結局、誰が何処でやるかということは未だ解決されていません。ある程度まで良くする方法論は、いろいろとあるでしょうけれども、更に機能を高めて、また機能が落ちてこないように予防する、或いはもっと高いレベルに機能を改善させることが大切です。

そのためには、やはり運動器に関わる人たちは、機能障害の評価と機能を改善させる方法を知っておいて、患者さんへの治療が終わった日には〝これを行うことで再発を予防できますよ。今後、年をとっても同じようにならないように出来ますよ〟と、運動指導ができることが大事です。

 

―同講演の最後に〝腰痛を機能的に評価をして、それに対する運動療法をちゃんと出来る人をなるべく育てたいとして身体機能研究会を作って腰痛運動療法セミナーを行っています〟と締めくくられましたが、柔道整復師の方々の参加は多いでしょうか?またどの位の頻度でセミナーを開催されているのでしょうか?

理論編と実技編との2つに分けております。

理論編は東伏見キャンパスで開いており、2か月に1回、年に5回、実技編も5回、計10回位やっています。今度12月に行いますが、110人位受講されます。理学療法士と柔整師とほぼ半々で、最近柔整の方が多いです。

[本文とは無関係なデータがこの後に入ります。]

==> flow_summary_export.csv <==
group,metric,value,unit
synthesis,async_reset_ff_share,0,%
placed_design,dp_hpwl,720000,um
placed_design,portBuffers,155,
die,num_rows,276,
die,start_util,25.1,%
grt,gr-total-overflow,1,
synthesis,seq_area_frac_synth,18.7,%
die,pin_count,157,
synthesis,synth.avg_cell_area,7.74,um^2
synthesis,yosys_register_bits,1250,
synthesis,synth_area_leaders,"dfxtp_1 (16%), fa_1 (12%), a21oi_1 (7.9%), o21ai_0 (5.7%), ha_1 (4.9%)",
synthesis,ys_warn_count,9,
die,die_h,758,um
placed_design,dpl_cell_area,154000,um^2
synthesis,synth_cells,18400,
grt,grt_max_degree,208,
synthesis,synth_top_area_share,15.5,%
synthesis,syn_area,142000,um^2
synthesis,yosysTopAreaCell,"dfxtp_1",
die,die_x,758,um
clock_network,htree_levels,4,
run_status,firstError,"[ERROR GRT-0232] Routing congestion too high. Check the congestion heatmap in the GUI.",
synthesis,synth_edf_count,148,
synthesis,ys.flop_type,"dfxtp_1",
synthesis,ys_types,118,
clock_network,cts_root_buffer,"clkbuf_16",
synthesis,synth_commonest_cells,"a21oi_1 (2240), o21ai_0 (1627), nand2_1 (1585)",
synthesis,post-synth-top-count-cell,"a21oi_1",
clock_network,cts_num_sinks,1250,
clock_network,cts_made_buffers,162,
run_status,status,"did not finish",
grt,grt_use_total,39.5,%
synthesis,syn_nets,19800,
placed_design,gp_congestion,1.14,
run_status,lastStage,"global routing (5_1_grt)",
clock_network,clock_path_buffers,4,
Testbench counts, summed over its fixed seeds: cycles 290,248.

実技編は35人定員のところを、もう随分前からいっぱいになっています。この理論と実技を知っていると自分のやっている技術に付加価値がつくようになると思います。

みんなが腰痛を治せると思っていて、それである程度楽になっても、それを維持するためには、やはりちゃんとした身体機能をつけなければダメですし、例えば柔整の方の治療院で教えてもらえるとなれば、それだけ評判も高まると思います。

理論編という所謂座学ですが、座学5回と実技を5回をトータルで受講された人に、これから何らかの認定証を出そうと考えております。また受講後に技術や指導力をキープするような研修会も時々行っています。

 

―金岡教授は整形外科医として、スポーツドクターとして、水泳連盟の医事委員として水泳競技のメディカルサポートに関わり、水泳日本代表選手団チームドクターとしてシドニー・アテネ・北京五輪に帯同された方です。競技会でのメディカルサポートの一番の目的はケガや故障で選手の競技力が落ちないようにすることと話されておりますが、現在のメディカルサポートにおける課題など教えていただけますか?

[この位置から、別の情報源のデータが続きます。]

Context: an optimization exercise on an open-source flow, tuned for small area, a short achievable clock period and few clock cycles. The choices shown serve that exercise and are no tape-out recipe. Where RTL was checked, it was by simulation tests only, not by an equivalence proof against the original. Only the layout flow was run in runs 3 to 5; the RTL was not checked for function there.

==> design.v <==
module cvu (
    input  wire        clk,
    input  wire        rst,
    input  wire        req_valid,
    output wire        req_ready,
    input  wire        req_write,
    input  wire [11:0] req_addr,
    input  wire [31:0] req_wdata,
    output reg         rsp_valid,
    output reg  [31:0] rsp_rdata,
    output reg         alert
);
    localparam [4:0] O_CTL = 5'd0,  O_CFG = 5'd1,
                     O_POLY_L = 5'd2, O_POLY_H = 5'd3,
                     O_INIT_L = 5'd4, O_INIT_H = 5'd5,
                     O_XOR_L = 5'd6,  O_XOR_H = 5'd7,
                     O_FOLD_L = 5'd8, O_FOLD_H = 5'd9,
                     O_VAL_L = 5'd10, O_VAL_H = 5'd11,
                     O_RES_L = 5'd12, O_RES_H = 5'd13,
                     O_COUNT = 5'd14,
                     O_FEED8 = 5'd16, O_FEED16 = 5'd17, O_FEED32 = 5'd18,
                     O_F64_LO = 5'd19, O_F64_HI = 5'd20;
    localparam [2:0] P_DONE = 3'd0, P_MQ = 3'd2, P_MU = 3'd3,
                     P_VF = 3'd4, P_RS = 3'd5, P_RW = 3'd6;
    localparam NF = 5;    
    integer i, j, k;
    function [63:0] width_mask(input [6:0] w);
        integer b;
        begin
            for (b = 0; b < 64; b = b + 1)
                width_mask[b] = (b < w);
        end
    endfunction
    function [63:0] refl(input [63:0] x, input [5:0] s);
        reg [63:0] r;
        integer b;
        begin
            for (b = 0; b < 64; b = b + 1)
                r[b] = x[63 - b];
            refl = r >> s;
        end
    endfunction
    function [7:0] rev8(input [7:0] v);
        integer b;
        begin
            for (b = 0; b < 8; b = b + 1)
                rev8[b] = v[7 - b];
        end
    endfunction
    function [31:0] bord(input [31:0] d, input refin);
        begin
            bord = refin ? d : {rev8(d[31:24]), rev8(d[23:16]), rev8(d[15:8]), rev8(d[7:0])};
        end
    endfunction
    function [15:1] q16(input [14:0] p);
        reg [15:0] q, s, r, cc;
        integer m, n;
        begin
            cc = {p, 1'b1};
            q = 16'd1;
            for (m = 1; m < 8; m = m + 1)
                for (n = 1; n <= m; n = n + 1)
                    q[m] = q[m] ^ (cc[n] & q[m - n]);
            s = 16'd0;
            for (m = 0; m < 8; m = m + 1)
                s[2*m] = q[m];
            r = 16'd0;
            for (m = 0; m < 16; m = m + 1)
                for (n = 0; n <= m; n = n + 1)
                    r[m] = r[m] ^ (cc[m - n] & s[n]);
            q16 = r[15:1];
        end
    endfunction
    function [31:16] q32(input [30:0] p, input [15:0] q);
        reg [31:0] s, r, cc;
        integer m, n;
        begin
            cc = {p, 1'b1};
            s = 32'd0;
            for (m = 0; m < 16; m = m + 1)
                s[2*m] = q[m];
            r = 32'd0;
            for (m = 16; m < 32; m = m + 1)
                for (n = 0; n <= m; n = n + 2)
                    r[m] = r[m] ^ (cc[m - n] & s[n]);
            q32 = r[31:16];
        end
    endfunction
    reg [1:0]  sticky;
    reg [1:0]  alert_en;
    reg [31:0] cnt_badw;
    reg        cfg_refin  [0:1];
    reg        cfg_refout [0:1];
    reg [3:0]  cfg_fl     [0:1];
    reg [6:0]  cfg_w      [0:1];
    reg [5:0]  cfg_s      [0:1];     
    reg [63:0] poly   [0:1];
    reg [63:0] init   [0:1];
    reg [63:0] xorout [0:1];
    reg [63:0] fold   [0:1];
    reg [31:0] f64_lo [0:1];
    reg        f64_v  [0:1];
    reg [31:0] val_lo [0:1];
    reg        l_refout [0:1];
    reg [5:0]  l_s      [0:1];     
    reg [63:0] l_xor    [0:1];
    reg [63:0] pr   [0:1];
    reg [31:0] count [0:1];
    reg [2:0]  phase [0:1];
    reg [63:0] vA, vB;
    reg [31:1] mA, mB;
    reg        riA, riB;
    reg          fv    [0:NF-1];
    reg          fctx  [0:NF-1];
    reg [1:0]    fn    [0:NF-1];    
    reg [31:0]   fdata [0:NF-1];    
    reg [2:0]    fcnt;
    reg        eng_ctx;     
    reg        f_st;        
    reg        f_mu;        
    reg        f_vf;        
    reg        f_rd;        
    reg        f_ctx;
    reg        f_sA;        
    reg        st_exec;     
    wire [63:0] vr0 = eng_ctx ? vB : vA;
    wire [63:0] vr1 = eng_ctx ? vA : vB;
    reg        ready_q;
    reg        rv, rw, rlov;
    reg [9:0]  ra;
    reg [31:0] rdw;
    reg        r_start_q, r_feed_q, r_f64h_q, r_vseth_q, r_rdv_q;
    reg [10:0] r_wsel;    
    reg        room1_q, room2_q, idle0_q, idle1_q;
    assign req_ready = ready_q;
    wire       r_g     = (ra[9:3] == 7'd0);
    wire       r_c_hit = (ra[9:6] == 4'd1);
    wire       r_c     = ra[5];
    wire [4:0] r_off   = ra[4:0];
    wire       acc   = req_valid && ready_q;
    wire       wacc  = acc && req_write;
    wire       i_g   = (req_addr[11:5] == 7'd0);
    wire       i_c_hit = (req_addr[11:8] == 4'd1);
    wire       i_c   = req_addr[7];
    wire [4:0] i_off = req_addr[6:2];
    wire r_idle = r_c ? idle1_q : idle0_q;
    wire [63:0] cmask0 = width_mask(cfg_w[0]);
    wire [63:0] cmask1 = width_mask(cfg_w[1]);
    wire [63:0] r_mask = r_c ? cmask1 : cmask0;
    wire        h_v    = fv[0];
    wire        h_ctx  = fctx[0];
    wire        h_exec = h_v && (phase[h_ctx] == P_DONE);
    wire        d_go   = h_exec;
    wire [63:0] e_pr = pr[eng_ctx];
    wire [31:0] e_mu = {mA, 1'b1};
    wire [31:0] e_d  = bord(fdata[0], riA) ^ vA[31:0];
    reg [31:0] a_low;
    reg [63:0] e_hi;
    always @(*) begin
        case (fn[0])
            2'd0: begin a_low = {e_d[7:0],  24'd0}; e_hi = vA >> 8;  end
            2'd1: begin a_low = {e_d[15:0], 16'd0}; e_hi = vA >> 16; end
            2'd2: begin a_low = {e_d[23:0], 8'd0};  e_hi = vA >> 24; end
            default: begin a_low = e_d;             e_hi = vA >> 32; end
        endcase
    end
    reg [31:0] tops;
    always @(*) begin
        for (i = 0; i < 32; i = i + 1) begin
            tops[i] = 1'b0;
            for (j = 0; j <= i; j = j + 1)
                tops[i] = tops[i] ^ (e_mu[i - j] & a_low[j]);
        end
    end
    reg [63:0] e_out;
    always @(*) begin
        e_out = e_hi;
        for (j = 0; j < 32; j = j + 1)
            if (tops[j])
                e_out = e_out ^ (e_pr >> (31 - j));
    end
    wire [63:0] f_in  = f_st ? poly[f_ctx] : f_sA ? vA : vB;
    wire [5:0]  f_s   = f_st ? cfg_s[f_ctx] : l_s[f_ctx];    
    wire [63:0] f_out = refl(f_in, f_s);
    wire        mq_ctx = (phase[1] == P_MQ);
    wire [15:1] mq_q   = q16(pr[mq_ctx][14:0]);
    wire        mu_ctx = f_ctx;
    wire [31:16] mu_q  = q32(pr[mu_ctx][30:0], mu_ctx == eng_ctx ? {mA[15:1], 1'b1} : {mB[15:1], 1'b1});
    wire r_start  = rv && r_start_q;
    wire r_feed   = rv && r_feed_q;
    wire r_f64h   = rv && r_f64h_q;
    wire r_vseth  = rv && r_vseth_q;
    wire r_room   = (r_start_q || r_f64h_q) ? room2_q : r_feed_q ? room1_q : 1'b1;
    wire r_stv    = r_start_q || r_vseth_q;
    wire r_rd_ok  = !r_rdv_q || (r_idle && f_rd);
    wire r_exec   = rv && (rw ? (r_room && (!r_stv || r_idle)) : r_rd_ok);
    wire wx       = r_exec && rw;           
    wire rdone    = r_exec && !rw;          
    wire st_now   = st_exec;    
    wire vs_now   = wx && r_vseth;
    wire rs0      = (phase[0] == P_RS);
    wire rs1      = (phase[1] == P_RS);
    wire st_go    = st_now || rs0 || rs1;
    wire st_ctx   = rs0 ? 1'b0 : rs1 ? 1'b1 : r_c;
    wire [3:0]  st_fl = cfg_fl[st_ctx];
    wire        st_f1 = st_go && st_fl != 4'd0;
    wire        st_f2 = st_go && st_fl > 4'd4;
    wire [1:0]  st_n1 = (st_fl >= 4'd4) ? 2'd3 : st_fl[1:0] - 2'd1;
    wire [1:0]  st_n2 = st_fl[1:0] - 2'd1;    
    wire        push1 = st_f1 || (wx && r_feed);
    wire        push2 = st_f2 || (wx && r_f64h);
    wire        p1_ctx  = st_go ? st_ctx : r_c;
    wire [1:0]  p1_n    = st_go ? st_n1 :
                          (r_off == O_FEED8) ? 2'd0 : (r_off == O_FEED16) ? 2'd1 : 2'd3;
    wire [31:0] p1_d    = st_go ? fold[st_ctx][31:0] :
                          r_f64h ? (rlov ? f64_lo[r_c] : 32'd0) : rdw;
    wire [1:0]  p2_n    = st_go ? st_n2 : 2'd3;
    wire [31:0] p2_d    = st_go ? fold[st_ctx][63:32] : rdw;
    wire        pop     = h_exec;
    wire [2:0]  base    = fcnt - {2'd0, pop};
    wire [2:0]  fcnt_n  = base + {2'd0, push1} + {2'd0, push2};
    reg          fctx_n  [0:NF-1];
    reg [1:0]    fn_n    [0:NF-1];
    reg [31:0]   fdata_n [0:NF-1];
    always @(*) begin
        for (i = 0; i < NF; i = i + 1) begin
            if (push1 && base == i) begin
                fctx_n[i] = p1_ctx; fn_n[i] = p1_n; fdata_n[i] = p1_d;
            end else if (push2 && base + 3'd1 == i) begin
                fctx_n[i] = p1_ctx; fn_n[i] = p2_n; fdata_n[i] = p2_d;
            end else if (pop && i < NF - 1) begin
                fctx_n[i] = fctx[i+1]; fn_n[i] = fn[i+1]; fdata_n[i] = fdata[i+1];
            end else begin
                fctx_n[i] = fctx[i]; fn_n[i] = fn[i]; fdata_n[i] = fdata[i];
            end
        end
    end
    reg [2:0] phase_n [0:1];
    always @(*) begin
        for (k = 0; k < 2; k = k + 1) begin
            phase_n[k] = phase[k];
            case (phase[k])
                P_RW: phase_n[k] = P_RS;
                P_MQ: phase_n[k] = P_MU;
                P_MU: if (f_mu && f_ctx == k) phase_n[k] = P_DONE;
                P_VF: if (f_vf && f_ctx == k) phase_n[k] = P_DONE;
                default: ;
            endcase
            if (st_go && st_ctx == k)
                phase_n[k] = P_MQ;
            if (vs_now && r_c == k)
                phase_n[k] = P_VF;
        end
    end
    reg [NF-1:0] has0_n, has1_n;
    always @(*) begin
        for (i = 0; i < NF; i = i + 1) begin
            has0_n[i] = (i < fcnt_n) && !fctx_n[i];
            has1_n[i] = (i < fcnt_n) && fctx_n[i];
        end
    end
    wire idle0_n = !(|has0_n) && phase_n[0] == P_DONE;
    wire idle1_n = !(|has1_n) && phase_n[1] == P_DONE;
    wire        x_v    = acc || (rv && !r_exec);
    wire        x_w    = acc ? req_write : rw;
    wire        x_c    = acc ? i_c : r_c;
    wire i_start = req_write && i_c_hit && i_off == O_CTL && req_wdata[31];
    wire i_feed  = req_write && i_c_hit && (i_off == O_FEED8 || i_off == O_FEED16 ||
                                            i_off == O_FEED32 || i_off == O_F64_HI);
    wire i_f64h  = req_write && i_c_hit && i_off == O_F64_HI;
    wire i_vseth = req_write && i_c_hit && i_off == O_VAL_H;
    wire i_rdv   = !req_write && i_c_hit && (i_off == O_VAL_L || i_off == O_VAL_H ||
                                             i_off == O_RES_L || i_off == O_RES_H);
    wire [10:0] i_wsel;
    assign i_wsel[0]  = req_write && i_c_hit && i_off == O_CFG;
    assign i_wsel[1]  = req_write && i_c_hit && i_off == O_POLY_L;
    assign i_wsel[2]  = req_write && i_c_hit && i_off == O_POLY_H;
    assign i_wsel[3]  = req_write && i_c_hit && i_off == O_INIT_L;
    assign i_wsel[4]  = req_write && i_c_hit && i_off == O_INIT_H;
    assign i_wsel[5]  = req_write && i_c_hit && i_off == O_XOR_L;
    assign i_wsel[6]  = req_write && i_c_hit && i_off == O_XOR_H;
    assign i_wsel[7]  = req_write && i_c_hit && i_off == O_FOLD_L;
    assign i_wsel[8]  = req_write && i_c_hit && i_off == O_FOLD_H;
    assign i_wsel[9]  = req_write && i_c_hit && i_off == O_VAL_L;
    assign i_wsel[10] = req_write && i_c_hit && i_off == O_F64_LO;
    wire x_start = acc ? i_start : r_start_q;
    wire x_stv   = acc ? (i_start || i_vseth) : r_stv;
    wire x_idle  = x_c ? idle1_n : idle0_n;
    wire rs_n0 = (phase_n[0] == P_RS), rs_n1 = (phase_n[1] == P_RS);
    wire mu_n0 = (phase_n[0] == P_MU), mu_n1 = (phase_n[1] == P_MU);
    wire vf_n0 = (phase_n[0] == P_VF), vf_n1 = (phase_n[1] == P_VF);
    wire g_sf  = (x_v && x_start && x_idle) || rs_n0 || rs_n1;
    wire g_mu  = !g_sf && (mu_n0 || mu_n1);
    wire g_vf  = !g_sf && !(mu_n0 || mu_n1) && (vf_n0 || vf_n1);
    wire g_rd  = !g_sf && !(mu_n0 || mu_n1) && !(vf_n0 || vf_n1);
    wire g_ctx = g_sf ? (rs_n0 ? 1'b0 : rs_n1 ? 1'b1 : x_c) :
                 g_mu ? !mu_n0 : g_vf ? !vf_n0 : x_c;
    wire eng_ctx_n = (fcnt_n != 3'd0) ? fctx_n[0] : eng_ctx;
    wire        g_vctx = (mu_n0 || mu_n1) ? !mu_n0 : (vf_n0 || vf_n1) ? !vf_n0 : x_c;
    wire swap = (eng_ctx_n != eng_ctx);
    wire [63:0] r_res = (l_refout[r_c] ? (r_c ? vr1 : vr0) : f_out) ^ l_xor[r_c];
    reg  [31:0] rdata;
    always @(*) begin
        rdata = 32'd0;
        if (r_g) begin
            case (r_off)
                5'd0: rdata = {30'd0, sticky};
                5'd1: rdata = {30'd0, alert_en};
                5'd2: rdata = cnt_badw;
                default: rdata = 32'd0;
            endcase
        end else if (r_c_hit) begin
            case (r_off)
                O_CFG:    rdata = {cfg_refin[r_c], cfg_refout[r_c], 10'd0, cfg_fl[r_c], 9'd0, cfg_w[r_c]};
                O_POLY_L: rdata = poly[r_c][31:0]    & r_mask[31:0];
                O_POLY_H: rdata = poly[r_c][63:32]   & r_mask[63:32];
                O_INIT_L: rdata = init[r_c][31:0]    & r_mask[31:0];
                O_INIT_H: rdata = init[r_c][63:32]   & r_mask[63:32];
                O_XOR_L:  rdata = xorout[r_c][31:0]  & r_mask[31:0];
                O_XOR_H:  rdata = xorout[r_c][63:32] & r_mask[63:32];
                O_FOLD_L: rdata = fold[r_c][31:0];
                O_FOLD_H: rdata = fold[r_c][63:32];
                O_VAL_L:  rdata = f_out[31:0];
                O_VAL_H:  rdata = f_out[63:32];
                O_RES_L:  rdata = r_res[31:0];
                O_RES_H:  rdata = r_res[63:32];
                O_COUNT:  rdata = count[r_c];
                default:  rdata = 32'd0;
            endcase
        end
    end
    wire [6:0] r_nw   = rdw[6:0];
    wire [3:0] r_nfl  = rdw[19:16];
    wire r_bad_w  = (r_nw == 7'd0) || (r_nw > 7'd64);
    wire r_bad_fl = (r_nfl > 4'd8);
    wire [6:0] i_nw  = req_wdata[6:0];
    wire [3:0] i_nfl = req_wdata[19:16];
    wire i_bad  = wacc && i_c_hit && i_off == O_CFG &&
                  ((i_nw == 7'd0) || (i_nw > 7'd64) || (i_nfl > 4'd8));
    wire i_half = wacc && i_c_hit && i_off == O_F64_HI && !f64_v[i_c];
    wire [1:0] sticky_n   = (wacc && i_g && i_off == 5'd0) ? (sticky & ~req_wdata[1:0])
                                                          : (sticky | {i_half, i_bad});
    wire [1:0] alert_en_n = (wacc && i_g && i_off == 5'd1) ? req_wdata[1:0] : alert_en;
    wire rs_pend = rs0 || rs1 || (phase[1] == P_RW);
    wire ready_n = !rs_pend && (!x_v || (x_w && fcnt_n <= NF - 2 && (!x_stv || x_idle)));
    reg [32:0] cnt_sum;
    always @(*) begin
        case (r_off)
            O_FEED8:  cnt_sum = {1'b0, count[r_c]} + 33'd1;
            O_FEED16: cnt_sum = {1'b0, count[r_c]} + 33'd2;
            O_FEED32: cnt_sum = {1'b0, count[r_c]} + 33'd4;
            default:  cnt_sum = {1'b0, count[r_c]} + 33'd8;
        endcase
    end
    wire        ctxA = eng_ctx, ctxB = !eng_ctx;
    wire        stA  = st_go && st_ctx == ctxA, stB = st_go && st_ctx == ctxB;
    wire        vsA  = vs_now && r_c == ctxA;
    wire        vsB  = vs_now && r_c == ctxB;
    wire        fvA  = (f_mu || f_vf) && f_ctx == ctxA, fvB = (f_mu || f_vf) && f_ctx == ctxB;
    wire        mqA  = phase[ctxA] == P_MQ, mqB = phase[ctxB] == P_MQ;
    wire        muA  = f_mu && f_ctx == ctxA, muB = f_mu && f_ctx == ctxB;
    wire [63:0] vA_r = stA ? init[ctxA] : vsA ? {rdw, val_lo[ctxA]} : fvA ? f_out : vA;
    wire [63:0] vB_n = stB ? init[ctxB] : vsB ? {rdw, val_lo[ctxB]} : fvB ? f_out : vB;
    wire [31:1] mA_n = mqA ? {mA[31:16], mq_q} : muA ? {mu_q, mA[15:1]} : mA;
    wire [31:1] mB_n = mqB ? {mB[31:16], mq_q} : muB ? {mu_q, mB[15:1]} : mB;
    wire        riA_n = stA ? cfg_refin[ctxA] : riA;
    wire        riB_n = stB ? cfg_refin[ctxB] : riB;
    always @(posedge clk) begin
        if (rst) begin
            sticky    <= 2'b00;
            alert_en  <= 2'b11;
            alert     <= 1'b0;
            cnt_badw  <= 32'd0;
            ready_q   <= 1'b0;
            rv        <= 1'b0;
            rsp_valid <= 1'b0;
            fcnt      <= 3'd0;
            eng_ctx   <= 1'b0;
            room1_q   <= 1'b1;
            room2_q   <= 1'b1;
            idle0_q   <= 1'b0;
            idle1_q   <= 1'b0;
            f_st      <= 1'b1;      
            f_sA      <= 1'b0;
            st_exec   <= 1'b0;
            f_mu      <= 1'b0;
            f_vf      <= 1'b0;
            f_rd      <= 1'b0;
            f_ctx     <= 1'b0;
            for (i = 0; i < NF; i = i + 1)
                fv[i] <= 1'b0;
            for (k = 0; k < 2; k = k + 1) begin
                cfg_refin[k]  <= 1'b1;
                cfg_refout[k] <= 1'b1;
                cfg_fl[k]     <= 4'd0;
                cfg_w[k]      <= 7'd32;
                cfg_s[k]      <= 6'd32;
                poly[k]       <= 64'h0000_0000_04C1_1DB7;
                init[k]       <= 64'h0000_0000_FFFF_FFFF;
                xorout[k]     <= 64'h0000_0000_FFFF_FFFF;
                fold[k]       <= 64'd0;
                f64_v[k]      <= 1'b0;
                val_lo[k]     <= 32'd0;
            end
            phase[0] <= P_RS;
            phase[1] <= P_RW;
        end else begin
            ready_q   <= ready_n;
            rv        <= x_v;
            rsp_valid <= rdone;
            sticky    <= sticky_n;
            alert_en  <= alert_en_n;
            alert     <= |(sticky_n & alert_en_n);
            fcnt      <= fcnt_n;
            eng_ctx   <= eng_ctx_n;
            room1_q   <= fcnt_n <= NF - 1;
            room2_q   <= fcnt_n <= NF - 2;
            idle0_q   <= idle0_n;
            idle1_q   <= idle1_n;
            f_st      <= g_sf;
            f_sA      <= (g_vctx == eng_ctx_n);
            st_exec   <= x_v && x_start && x_idle && (fcnt_n <= NF - 2);
            f_mu      <= g_mu;
            f_vf      <= g_vf;
            f_rd      <= g_rd;
            f_ctx     <= g_ctx;
            for (i = 0; i < NF; i = i + 1)
                fv[i] <= (i < fcnt_n);
            for (k = 0; k < 2; k = k + 1)
                phase[k] <= phase_n[k];
            if (wacc && i_c_hit && i_off == O_F64_LO)
                f64_v[i_c] <= 1'b1;
            if (wacc && i_c_hit && i_off == O_F64_HI)
                f64_v[i_c] <= 1'b0;
            if (wx && r_g && r_off == 5'd2) begin
                if (rdw == 32'd0)
                    cnt_badw <= 32'd0;
            end else if (rv && r_wsel[0] && (r_bad_w || r_bad_fl) &&
                         cnt_badw != 32'hFFFF_FFFF) begin
                cnt_badw <= cnt_badw + 32'd1;
            end
            if (rv) begin
                if (r_wsel[0]) begin
                    cfg_refin[r_c]  <= rdw[31];
                    cfg_refout[r_c] <= rdw[30];
                    if (!r_bad_w)  begin cfg_w[r_c] <= r_nw; cfg_s[r_c] <= 6'd0 - r_nw[5:0]; end
                    if (!r_bad_fl) cfg_fl[r_c] <= r_nfl;
                end
                if (r_wsel[1])  poly[r_c][31:0]    <= rdw & r_mask[31:0];
                if (r_wsel[2])  poly[r_c][63:32]   <= rdw & r_mask[63:32];
                if (r_wsel[3])  init[r_c][31:0]    <= rdw & r_mask[31:0];
                if (r_wsel[4])  init[r_c][63:32]   <= rdw & r_mask[63:32];
                if (r_wsel[5])  xorout[r_c][31:0]  <= rdw & r_mask[31:0];
                if (r_wsel[6])  xorout[r_c][63:32] <= rdw & r_mask[63:32];
                if (r_wsel[7])  fold[r_c][31:0]    <= rdw;
                if (r_wsel[8])  fold[r_c][63:32]   <= rdw;
                if (r_wsel[9])  val_lo[r_c]        <= rdw;
            end
        end
    end
    always @(posedge clk) begin
        rsp_rdata <= rdata;
        if (acc) begin
            rw   <= req_write;
            ra   <= req_addr[11:2];
            rdw  <= req_wdata;
            rlov <= f64_v[i_c];
            r_start_q <= i_start;
            r_feed_q  <= i_feed;
            r_f64h_q  <= i_f64h;
            r_vseth_q <= i_vseth;
            r_rdv_q   <= i_rdv;
            r_wsel    <= i_wsel;
        end
        if (rv && r_wsel[10])
            f64_lo[r_c] <= rdw;
        for (i = 0; i < NF; i = i + 1) begin
            fctx[i]  <= fctx_n[i];
            fn[i]    <= fn_n[i];
            fdata[i] <= fdata_n[i];
        end
        if (wx && r_feed)
            count[r_c] <= cnt_sum[32] ? 32'hFFFF_FFFF : cnt_sum[31:0];
        vA  <= (d_go && !swap) ? e_out : swap ? vB_n : vA_r;
        vB  <= (d_go && swap)  ? e_out : swap ? vA_r : vB_n;
        mA  <= swap ? mB_n : mA_n;
        mB  <= swap ? mA_n : mB_n;
        riA <= swap ? riB_n : riA_n;
        riB <= swap ? riA_n : riB_n;
        if (st_go) begin
            l_refout[st_ctx] <= cfg_refout[st_ctx];
            l_s[st_ctx]      <= cfg_s[st_ctx];
            l_xor[st_ctx]    <= xorout[st_ctx] & (st_ctx ? cmask1 : cmask0);
            pr[st_ctx]       <= f_out;
            count[st_ctx]    <= 32'd0;
        end
    end
endmodule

最近、腰痛は減っておりますが、肩の痛みが結構あります。勿論腰痛は今まで通りやっていきますけれども、今後は他の障害にもちゃんとその原因を明らかにして対処するということをしていきたいと思っています。

水泳はインピンジメント等の肩の障害が多く、そのために腱甲骨の周りの筋肉を上手く使うようなトレーニング指導を行う必要がありますし、しかもそれは肩こりにも関係します。従って腰痛の次は首とか肩の痛み、肩こりに対して良いような運動療法を考えていこうと思っています。

 

―2020東京オリンピック・パラリンピックに向けて、日体大総合研究所所長・武藤芳照氏は、〝バランスの良いスポーツ構造の育成、それを社会に根付かせること〟と仰られております。金岡教授は2020東京オリンピック・パラリンピックに対して、どんなことを思われていらっしゃいますか?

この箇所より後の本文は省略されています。